Der SV Bachelen und Danny Fäuster gehen nach vier Jahren getrennte Wege. Während Fäuster im Sommer den Sprung nach Wegberg-Beeck wagt, schlägt einer seiner Nachfolger den umgekehrten Weg ein: Andre Lehnen, zuletzt Co-Trainer in Beeck, übernimmt zur neuen Saison zusammen mit Nico Herzog beim SV. Die Weiterentwicklung der Spieler und des Kader steht beim SVB dabei ganz oben.
"Uns ist klar, dass die letzten Jahre wirklich gut waren – auch geprägt vom jetzigen Trainerteam – und dass sich in der Mannschaft unheimlich viel entwickelt hat", lobt Geschäftsführer David Katthagen die Arbeit des bisherigen Trainerteams.
Der 41-Jährige macht im Gespräch deutlich, dass der Verein vor einer entscheidenden Phase steht. „Wir wollen diesen jungen, sehr talentierten Kader halten - das ist keine Selbstverständlichkeit", so Katthagen.
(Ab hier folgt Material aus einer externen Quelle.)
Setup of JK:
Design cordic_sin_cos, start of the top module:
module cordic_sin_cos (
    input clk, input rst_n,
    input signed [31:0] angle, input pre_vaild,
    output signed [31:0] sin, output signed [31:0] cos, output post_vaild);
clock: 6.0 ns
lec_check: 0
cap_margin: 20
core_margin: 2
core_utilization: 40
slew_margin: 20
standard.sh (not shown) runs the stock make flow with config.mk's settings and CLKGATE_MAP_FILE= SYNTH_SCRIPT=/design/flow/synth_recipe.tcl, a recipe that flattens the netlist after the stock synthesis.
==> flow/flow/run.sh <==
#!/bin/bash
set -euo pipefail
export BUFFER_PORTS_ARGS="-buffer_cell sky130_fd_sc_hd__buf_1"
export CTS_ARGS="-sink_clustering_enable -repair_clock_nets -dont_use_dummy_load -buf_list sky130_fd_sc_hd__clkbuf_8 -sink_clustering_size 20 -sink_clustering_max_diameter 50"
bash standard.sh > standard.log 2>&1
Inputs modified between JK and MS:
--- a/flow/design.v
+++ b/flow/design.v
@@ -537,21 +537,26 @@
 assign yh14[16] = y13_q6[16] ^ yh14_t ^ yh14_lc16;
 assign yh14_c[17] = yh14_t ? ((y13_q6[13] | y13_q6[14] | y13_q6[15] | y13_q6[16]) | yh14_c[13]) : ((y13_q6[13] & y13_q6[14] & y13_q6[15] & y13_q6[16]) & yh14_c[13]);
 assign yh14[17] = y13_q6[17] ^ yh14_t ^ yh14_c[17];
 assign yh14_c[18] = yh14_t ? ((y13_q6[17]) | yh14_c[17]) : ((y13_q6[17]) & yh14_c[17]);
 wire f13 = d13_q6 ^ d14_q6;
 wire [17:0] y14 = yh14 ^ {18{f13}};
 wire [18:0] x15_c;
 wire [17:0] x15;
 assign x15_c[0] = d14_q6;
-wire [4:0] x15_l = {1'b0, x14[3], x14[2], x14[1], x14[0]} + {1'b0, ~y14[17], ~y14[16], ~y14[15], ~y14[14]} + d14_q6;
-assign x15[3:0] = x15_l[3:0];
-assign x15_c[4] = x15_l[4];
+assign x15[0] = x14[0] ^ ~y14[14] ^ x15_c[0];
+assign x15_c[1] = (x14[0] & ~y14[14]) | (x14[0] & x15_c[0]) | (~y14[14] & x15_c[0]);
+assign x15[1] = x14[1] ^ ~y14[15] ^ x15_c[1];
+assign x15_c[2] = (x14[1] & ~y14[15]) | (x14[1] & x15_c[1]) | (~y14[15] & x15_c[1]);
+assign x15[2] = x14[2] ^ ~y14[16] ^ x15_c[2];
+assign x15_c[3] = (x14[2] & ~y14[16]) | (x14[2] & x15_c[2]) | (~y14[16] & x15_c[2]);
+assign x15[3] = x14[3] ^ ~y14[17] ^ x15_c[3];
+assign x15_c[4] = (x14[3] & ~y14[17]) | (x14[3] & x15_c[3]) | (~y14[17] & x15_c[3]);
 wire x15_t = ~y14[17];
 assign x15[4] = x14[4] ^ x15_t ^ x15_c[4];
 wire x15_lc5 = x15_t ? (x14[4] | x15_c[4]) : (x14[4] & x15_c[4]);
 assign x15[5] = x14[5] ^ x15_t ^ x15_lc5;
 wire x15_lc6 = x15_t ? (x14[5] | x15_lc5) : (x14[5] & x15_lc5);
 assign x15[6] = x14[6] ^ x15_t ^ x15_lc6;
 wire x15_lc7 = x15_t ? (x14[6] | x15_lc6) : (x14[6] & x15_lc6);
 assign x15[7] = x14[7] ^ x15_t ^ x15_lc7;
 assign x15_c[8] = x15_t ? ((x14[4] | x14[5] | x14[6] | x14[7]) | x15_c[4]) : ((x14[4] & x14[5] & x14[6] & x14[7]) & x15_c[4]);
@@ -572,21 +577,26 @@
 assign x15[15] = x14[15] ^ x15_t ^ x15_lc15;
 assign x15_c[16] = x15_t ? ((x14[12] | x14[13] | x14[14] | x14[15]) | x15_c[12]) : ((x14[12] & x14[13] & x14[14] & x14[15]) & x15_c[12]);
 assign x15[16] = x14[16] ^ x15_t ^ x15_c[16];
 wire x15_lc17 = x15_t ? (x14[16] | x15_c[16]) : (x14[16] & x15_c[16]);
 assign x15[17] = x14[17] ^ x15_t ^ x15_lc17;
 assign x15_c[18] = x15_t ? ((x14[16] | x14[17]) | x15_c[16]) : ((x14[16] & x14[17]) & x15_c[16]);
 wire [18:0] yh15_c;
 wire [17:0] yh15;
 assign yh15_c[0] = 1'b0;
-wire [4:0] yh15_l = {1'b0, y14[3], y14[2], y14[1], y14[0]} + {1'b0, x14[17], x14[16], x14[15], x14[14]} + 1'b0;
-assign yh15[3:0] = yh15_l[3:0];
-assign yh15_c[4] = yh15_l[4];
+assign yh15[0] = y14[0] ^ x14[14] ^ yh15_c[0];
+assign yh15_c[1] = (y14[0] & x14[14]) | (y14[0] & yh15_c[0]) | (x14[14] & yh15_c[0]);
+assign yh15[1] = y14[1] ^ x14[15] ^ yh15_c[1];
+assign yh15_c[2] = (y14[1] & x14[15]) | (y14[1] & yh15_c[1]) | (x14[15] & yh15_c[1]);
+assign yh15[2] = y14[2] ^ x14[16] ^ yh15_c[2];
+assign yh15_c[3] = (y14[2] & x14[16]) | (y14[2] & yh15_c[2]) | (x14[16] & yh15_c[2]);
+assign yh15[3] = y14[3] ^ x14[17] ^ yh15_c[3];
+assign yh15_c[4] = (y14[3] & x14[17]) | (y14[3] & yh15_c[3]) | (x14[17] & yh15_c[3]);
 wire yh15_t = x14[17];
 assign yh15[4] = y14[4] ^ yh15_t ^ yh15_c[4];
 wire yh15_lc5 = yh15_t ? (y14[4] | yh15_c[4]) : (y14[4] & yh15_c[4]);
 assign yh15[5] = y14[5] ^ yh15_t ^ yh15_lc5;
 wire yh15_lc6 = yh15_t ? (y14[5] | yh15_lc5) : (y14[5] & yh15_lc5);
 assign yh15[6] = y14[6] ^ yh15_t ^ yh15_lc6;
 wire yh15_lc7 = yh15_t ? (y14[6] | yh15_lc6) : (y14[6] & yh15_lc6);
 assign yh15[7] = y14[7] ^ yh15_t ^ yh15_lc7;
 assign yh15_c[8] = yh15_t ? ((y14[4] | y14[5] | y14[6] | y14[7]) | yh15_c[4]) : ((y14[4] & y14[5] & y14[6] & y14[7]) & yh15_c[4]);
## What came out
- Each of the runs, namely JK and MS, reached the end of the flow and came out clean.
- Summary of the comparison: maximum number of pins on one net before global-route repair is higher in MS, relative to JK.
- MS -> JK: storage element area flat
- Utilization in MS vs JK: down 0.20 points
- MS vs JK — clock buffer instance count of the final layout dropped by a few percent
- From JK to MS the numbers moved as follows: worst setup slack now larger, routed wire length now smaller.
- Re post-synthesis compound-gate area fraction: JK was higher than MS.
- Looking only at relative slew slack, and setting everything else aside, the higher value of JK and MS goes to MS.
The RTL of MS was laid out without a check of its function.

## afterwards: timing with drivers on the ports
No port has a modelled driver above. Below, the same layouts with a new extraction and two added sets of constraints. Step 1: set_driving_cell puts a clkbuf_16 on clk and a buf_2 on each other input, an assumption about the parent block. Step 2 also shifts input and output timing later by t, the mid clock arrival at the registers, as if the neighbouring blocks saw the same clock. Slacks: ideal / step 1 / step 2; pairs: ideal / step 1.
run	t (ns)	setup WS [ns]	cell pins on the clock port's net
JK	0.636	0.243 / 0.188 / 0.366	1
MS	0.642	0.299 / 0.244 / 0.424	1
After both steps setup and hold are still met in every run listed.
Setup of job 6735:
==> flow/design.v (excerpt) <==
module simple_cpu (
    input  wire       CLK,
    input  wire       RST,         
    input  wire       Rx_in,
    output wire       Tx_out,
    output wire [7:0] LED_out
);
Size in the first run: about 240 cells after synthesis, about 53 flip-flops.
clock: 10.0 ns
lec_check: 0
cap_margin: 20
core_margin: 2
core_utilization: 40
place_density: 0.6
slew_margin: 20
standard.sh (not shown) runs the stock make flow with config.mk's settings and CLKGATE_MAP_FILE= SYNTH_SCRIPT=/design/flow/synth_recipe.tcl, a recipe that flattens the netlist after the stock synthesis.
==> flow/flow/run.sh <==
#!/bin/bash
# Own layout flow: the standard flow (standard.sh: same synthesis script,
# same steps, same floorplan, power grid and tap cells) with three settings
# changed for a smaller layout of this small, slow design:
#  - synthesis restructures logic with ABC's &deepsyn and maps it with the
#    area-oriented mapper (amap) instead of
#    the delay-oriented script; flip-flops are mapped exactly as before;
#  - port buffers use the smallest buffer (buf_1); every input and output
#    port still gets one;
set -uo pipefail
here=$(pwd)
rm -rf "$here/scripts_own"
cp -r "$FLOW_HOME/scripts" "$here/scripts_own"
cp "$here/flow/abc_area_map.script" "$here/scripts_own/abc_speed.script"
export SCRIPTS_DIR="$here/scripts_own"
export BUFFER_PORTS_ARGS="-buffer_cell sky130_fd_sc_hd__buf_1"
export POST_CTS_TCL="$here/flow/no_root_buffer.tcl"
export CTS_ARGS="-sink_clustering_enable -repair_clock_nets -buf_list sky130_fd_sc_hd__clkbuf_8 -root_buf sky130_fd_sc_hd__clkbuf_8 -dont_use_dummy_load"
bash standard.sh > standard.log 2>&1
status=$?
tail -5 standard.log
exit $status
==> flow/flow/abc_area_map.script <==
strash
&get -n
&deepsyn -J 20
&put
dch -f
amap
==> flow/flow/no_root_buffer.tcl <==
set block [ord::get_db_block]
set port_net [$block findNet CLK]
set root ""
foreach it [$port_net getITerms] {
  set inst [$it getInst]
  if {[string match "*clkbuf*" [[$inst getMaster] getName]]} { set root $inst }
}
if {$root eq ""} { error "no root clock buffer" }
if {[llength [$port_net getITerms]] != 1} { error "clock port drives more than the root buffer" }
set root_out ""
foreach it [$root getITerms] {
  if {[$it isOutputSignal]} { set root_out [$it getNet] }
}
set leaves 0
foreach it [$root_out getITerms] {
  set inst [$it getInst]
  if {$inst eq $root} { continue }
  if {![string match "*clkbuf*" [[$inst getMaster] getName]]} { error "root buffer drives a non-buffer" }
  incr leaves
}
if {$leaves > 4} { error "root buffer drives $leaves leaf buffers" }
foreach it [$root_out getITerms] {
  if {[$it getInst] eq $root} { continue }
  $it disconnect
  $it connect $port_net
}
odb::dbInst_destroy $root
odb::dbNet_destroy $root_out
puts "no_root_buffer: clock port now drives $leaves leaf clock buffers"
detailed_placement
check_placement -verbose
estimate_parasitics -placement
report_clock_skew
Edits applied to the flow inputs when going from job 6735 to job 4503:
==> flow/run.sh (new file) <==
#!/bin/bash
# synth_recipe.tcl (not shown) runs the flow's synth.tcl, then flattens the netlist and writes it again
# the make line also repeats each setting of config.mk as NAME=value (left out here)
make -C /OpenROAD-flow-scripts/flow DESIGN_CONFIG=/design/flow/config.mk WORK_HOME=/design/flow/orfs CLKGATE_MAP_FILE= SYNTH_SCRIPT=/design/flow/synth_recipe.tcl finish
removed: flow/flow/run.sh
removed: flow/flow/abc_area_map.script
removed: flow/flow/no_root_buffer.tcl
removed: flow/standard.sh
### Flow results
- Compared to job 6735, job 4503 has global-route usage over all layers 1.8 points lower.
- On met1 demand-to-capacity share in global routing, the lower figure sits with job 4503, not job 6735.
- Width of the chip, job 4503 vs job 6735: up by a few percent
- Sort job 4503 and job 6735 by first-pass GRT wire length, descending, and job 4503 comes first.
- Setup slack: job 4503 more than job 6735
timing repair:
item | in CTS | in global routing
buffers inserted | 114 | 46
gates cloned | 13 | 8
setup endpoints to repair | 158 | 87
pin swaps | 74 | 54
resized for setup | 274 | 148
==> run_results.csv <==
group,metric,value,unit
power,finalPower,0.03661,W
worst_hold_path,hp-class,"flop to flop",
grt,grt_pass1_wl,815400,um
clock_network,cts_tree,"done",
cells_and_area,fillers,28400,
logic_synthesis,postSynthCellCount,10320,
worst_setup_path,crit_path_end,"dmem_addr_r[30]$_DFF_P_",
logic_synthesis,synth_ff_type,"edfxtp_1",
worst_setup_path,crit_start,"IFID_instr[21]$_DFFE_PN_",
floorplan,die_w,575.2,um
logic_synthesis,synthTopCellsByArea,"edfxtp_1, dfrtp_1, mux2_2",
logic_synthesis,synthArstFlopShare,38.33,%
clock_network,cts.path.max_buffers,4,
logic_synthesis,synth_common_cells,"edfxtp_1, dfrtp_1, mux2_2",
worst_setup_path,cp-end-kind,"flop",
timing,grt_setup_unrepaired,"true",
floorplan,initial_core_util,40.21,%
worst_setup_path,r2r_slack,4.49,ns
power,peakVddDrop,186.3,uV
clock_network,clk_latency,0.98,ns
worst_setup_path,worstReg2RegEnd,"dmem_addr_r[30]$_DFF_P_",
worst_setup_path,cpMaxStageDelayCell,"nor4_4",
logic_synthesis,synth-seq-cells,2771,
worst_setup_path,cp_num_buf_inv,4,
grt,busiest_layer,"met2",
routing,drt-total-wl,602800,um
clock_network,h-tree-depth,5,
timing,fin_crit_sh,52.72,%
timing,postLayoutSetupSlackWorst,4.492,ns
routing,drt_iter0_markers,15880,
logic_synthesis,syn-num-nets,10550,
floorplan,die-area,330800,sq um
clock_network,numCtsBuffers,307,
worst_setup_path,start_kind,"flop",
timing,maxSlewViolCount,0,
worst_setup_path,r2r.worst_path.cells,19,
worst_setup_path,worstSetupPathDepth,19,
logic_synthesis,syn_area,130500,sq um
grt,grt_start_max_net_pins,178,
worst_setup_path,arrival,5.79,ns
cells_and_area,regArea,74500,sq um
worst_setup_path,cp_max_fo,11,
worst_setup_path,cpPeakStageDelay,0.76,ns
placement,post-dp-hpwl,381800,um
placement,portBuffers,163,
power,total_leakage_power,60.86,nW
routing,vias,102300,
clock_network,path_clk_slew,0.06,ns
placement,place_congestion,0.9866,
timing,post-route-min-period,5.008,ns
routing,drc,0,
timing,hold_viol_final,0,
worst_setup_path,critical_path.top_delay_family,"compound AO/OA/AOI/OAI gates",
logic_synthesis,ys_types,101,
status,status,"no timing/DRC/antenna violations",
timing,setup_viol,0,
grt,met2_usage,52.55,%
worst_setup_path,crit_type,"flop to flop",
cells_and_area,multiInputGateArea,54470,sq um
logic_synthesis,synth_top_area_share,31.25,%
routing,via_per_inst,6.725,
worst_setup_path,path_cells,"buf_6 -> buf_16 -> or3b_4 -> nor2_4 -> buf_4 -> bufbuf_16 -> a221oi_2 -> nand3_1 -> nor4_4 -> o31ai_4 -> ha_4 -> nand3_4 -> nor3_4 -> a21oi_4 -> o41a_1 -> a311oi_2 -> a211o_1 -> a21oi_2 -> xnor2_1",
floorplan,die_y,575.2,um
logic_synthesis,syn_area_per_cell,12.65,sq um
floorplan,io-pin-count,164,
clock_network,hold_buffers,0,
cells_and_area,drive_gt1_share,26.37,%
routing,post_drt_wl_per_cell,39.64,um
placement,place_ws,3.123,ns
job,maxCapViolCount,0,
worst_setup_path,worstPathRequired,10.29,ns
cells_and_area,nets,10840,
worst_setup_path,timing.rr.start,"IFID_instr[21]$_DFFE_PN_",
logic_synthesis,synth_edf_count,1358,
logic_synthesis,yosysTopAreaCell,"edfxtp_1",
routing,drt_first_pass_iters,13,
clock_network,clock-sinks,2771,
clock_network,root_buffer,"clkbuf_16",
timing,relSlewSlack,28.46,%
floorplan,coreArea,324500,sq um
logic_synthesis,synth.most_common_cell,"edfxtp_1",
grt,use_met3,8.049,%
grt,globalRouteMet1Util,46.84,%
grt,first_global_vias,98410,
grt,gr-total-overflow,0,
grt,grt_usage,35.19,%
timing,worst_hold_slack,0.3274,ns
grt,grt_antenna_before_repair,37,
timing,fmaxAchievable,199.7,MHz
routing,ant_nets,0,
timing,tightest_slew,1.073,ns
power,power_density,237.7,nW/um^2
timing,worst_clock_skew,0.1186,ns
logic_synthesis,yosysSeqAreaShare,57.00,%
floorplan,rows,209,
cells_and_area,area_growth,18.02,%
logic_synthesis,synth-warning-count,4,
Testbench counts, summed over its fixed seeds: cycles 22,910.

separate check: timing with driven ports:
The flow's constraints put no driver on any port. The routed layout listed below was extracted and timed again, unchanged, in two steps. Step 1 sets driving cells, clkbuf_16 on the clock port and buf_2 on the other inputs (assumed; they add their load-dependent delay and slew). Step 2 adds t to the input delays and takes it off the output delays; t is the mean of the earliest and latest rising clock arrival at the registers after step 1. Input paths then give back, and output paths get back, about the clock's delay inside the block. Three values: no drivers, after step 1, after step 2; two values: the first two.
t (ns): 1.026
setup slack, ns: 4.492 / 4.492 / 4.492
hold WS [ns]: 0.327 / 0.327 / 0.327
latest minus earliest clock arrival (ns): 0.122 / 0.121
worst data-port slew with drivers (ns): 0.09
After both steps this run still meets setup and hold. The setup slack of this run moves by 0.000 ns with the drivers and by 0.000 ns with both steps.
Die Mannschaft spielt in ihrer erst zweiten A-Liga-Saison bereits oben mit. Um dieses Potenzial voll auszuschöpfen, braucht es eine Lösung, „der man die Ambition glaubhaft abnimmt. Uns war es besonders wichtig, eine Trainerlösung zu präsentieren, die allen zeigt, dass wir es ernst meinen. Wir wollten jemanden finden, der die Mannschaft weiterentwickeln kann." Der Name Andre Lehnen war für die Verantwortlichen naheliegend. Lehnen, der aktuell auch als Jugendcoach im Verein aktiv ist, bringt eine beeindruckende Vita mit. Vor allem seine Zeit in Helpenstein, das er ungeschlagen zur Meisterschaft und in die Landesliga führte, spricht für sich.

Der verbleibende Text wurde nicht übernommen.